Me sorprendió desde el principio y me sorprendí de mi mismo por no haberme fijado en ella antes. Llevaba un vestido gris marengo, sin sujetador, con la espalda desnuda, “en muchas iglesias no dejan entrar así” pensé, y, por su edad, parecía increíble que pudiera ser la madre de Alma. Sin duda la tuvo muy joven, cuando otras chicas hoy en día siguen creyendo que son adolescentes, mientras ella tuvo dos hijas, terminó sus estudios y trabajó desde entonces en un instituto como profesora. Además Pilar, ese es su nombre, ganaba a su hija en el tamaño de busto, a lo que había contribuido, sin duda, su maternidad.

Cuando se me plantea el dilema de la elección, siempre tomo la misma decisión: quedarme con todo. Ubicados los tres en la misma baldosa, mi espalda apoyada en la barra, cada una cogida a un brazo y mis manos descansando en sus nalgas, resolví, ligeramente, la insana competición que nublaba sus mentes (“yo lo vi primero, mama, deberías irte”), (“es de mi edad, estás fuera de lugar hija, deberías irte), con un (“hasta que se decida, tendremos que organizarnos”).  En realidad, desde que supe que no había maridos de por medio, mi decisión ya estaba casi formada; Pilar era la mujer ideal para convertirse en mi pareja oficial, dada mi edad aparente, y teniendo una hija tan joven lo normal es que viviera con nosotros. ¡no se iba a quedar sola, la pobre!.

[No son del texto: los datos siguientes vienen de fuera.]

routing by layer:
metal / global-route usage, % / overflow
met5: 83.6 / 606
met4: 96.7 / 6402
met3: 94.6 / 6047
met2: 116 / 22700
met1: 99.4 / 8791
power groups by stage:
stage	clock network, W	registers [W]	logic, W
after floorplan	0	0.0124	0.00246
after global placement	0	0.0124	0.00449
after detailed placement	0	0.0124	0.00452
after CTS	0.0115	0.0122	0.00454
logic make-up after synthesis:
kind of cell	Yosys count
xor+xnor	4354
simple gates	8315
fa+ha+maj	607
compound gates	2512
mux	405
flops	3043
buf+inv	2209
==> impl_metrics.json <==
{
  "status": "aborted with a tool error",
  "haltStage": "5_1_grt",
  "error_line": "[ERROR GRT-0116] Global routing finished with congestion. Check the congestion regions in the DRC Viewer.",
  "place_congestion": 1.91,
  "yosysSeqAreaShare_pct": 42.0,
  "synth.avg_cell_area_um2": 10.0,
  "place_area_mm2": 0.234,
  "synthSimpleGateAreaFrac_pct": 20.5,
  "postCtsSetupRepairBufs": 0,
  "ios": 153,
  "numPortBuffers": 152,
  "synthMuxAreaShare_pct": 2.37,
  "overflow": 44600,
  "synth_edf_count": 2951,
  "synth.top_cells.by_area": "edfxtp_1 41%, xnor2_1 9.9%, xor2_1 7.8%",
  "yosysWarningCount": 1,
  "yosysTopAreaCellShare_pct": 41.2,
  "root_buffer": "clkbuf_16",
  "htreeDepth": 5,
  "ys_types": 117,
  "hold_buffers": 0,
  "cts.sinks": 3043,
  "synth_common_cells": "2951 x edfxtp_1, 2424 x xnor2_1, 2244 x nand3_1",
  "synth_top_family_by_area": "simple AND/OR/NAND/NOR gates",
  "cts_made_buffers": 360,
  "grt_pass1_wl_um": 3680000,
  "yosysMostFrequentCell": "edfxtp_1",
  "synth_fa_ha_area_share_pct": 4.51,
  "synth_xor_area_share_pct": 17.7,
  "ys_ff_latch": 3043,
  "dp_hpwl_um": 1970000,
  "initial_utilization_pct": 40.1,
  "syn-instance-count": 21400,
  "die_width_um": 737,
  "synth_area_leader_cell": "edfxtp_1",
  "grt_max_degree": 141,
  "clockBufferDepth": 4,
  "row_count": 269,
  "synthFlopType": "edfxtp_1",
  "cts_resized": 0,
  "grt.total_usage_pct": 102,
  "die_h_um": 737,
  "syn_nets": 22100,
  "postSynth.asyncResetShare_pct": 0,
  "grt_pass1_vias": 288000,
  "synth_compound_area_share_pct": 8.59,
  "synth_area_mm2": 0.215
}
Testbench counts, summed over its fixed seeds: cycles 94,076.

La fiesta seguía su curso cuando un primo o tío, no sé, se acercó a Pilar para decirle que no se quien se había puesto mala y había que llevarla al hotel. ¡qué mirada le echo, le hubiera sacado los ojos allí mismo!. Y el pariente algo notó porque retrocedió un paso con precaución. Me reí. Podría haberle espantado, convencido de no haberla visto, pero no me pareció adecuado. Le di una palmada en el culo y un beso en el cuello “anda, ve a atender a los invitados, luego te veo” y se despegó de mi como si se estuviera despellejando.

Alma se quedó sola conmigo y se arrimó todavía más, parecía imposible, sonriendo victoriosa.  Le pasé el brazo por los hombros, “déjame que te enseñe todo esto” le dije, y no le enseñé gran cosa, sólo el camino hasta mi despacho. Era una estancia del tamaño de un miniapartamento, con los elementos propios de una oficina . . . y con un gran sofá semicircular bordeando una mesa redonda.

En cuanto entramos Alma se adelantó hacía el sofá, se volvió hacia mí, deslizó las tiras de su vestido por sus brazos y, con un ligero movimiento de caderas, lo dejó caer al suelo. “sabe venderse”, pensé. Colgué mi chaqueta en un perchero de la entrada y , despacio, admirándola, casi dando un rodeo para prolongar el encuentro, me acerqué a ella. Acaricié el contorno de sus caderas, ella me desabrochó la camisa, introdujo sus manos y me abrazó sin quitármela, subí hasta el cierre de su sujetador, lo solté y lo arrojé lejos. La tomé en brazos, la acosté sobre el sofá y me desnudé completamente con su ayuda. No le quité las braguitas todavía, estuvimos explorando nuestros cuerpos con las manos, nuestras bocas unidas robándonos el aire, y fui bajando mis besos hasta su vientre descubriendo, también ahí, el aroma de su perfume, como si presintiera que hoy me iba a conocer. Seguí con mi lengua el contorno de los elásticos que cubrían la cueva de los placeres y apoyando sus pies en mis hombros, ahora si, fui deslizando la última prenda por sus piernas, hasta sacarla por los pies y mandarla a buscar el sujetador.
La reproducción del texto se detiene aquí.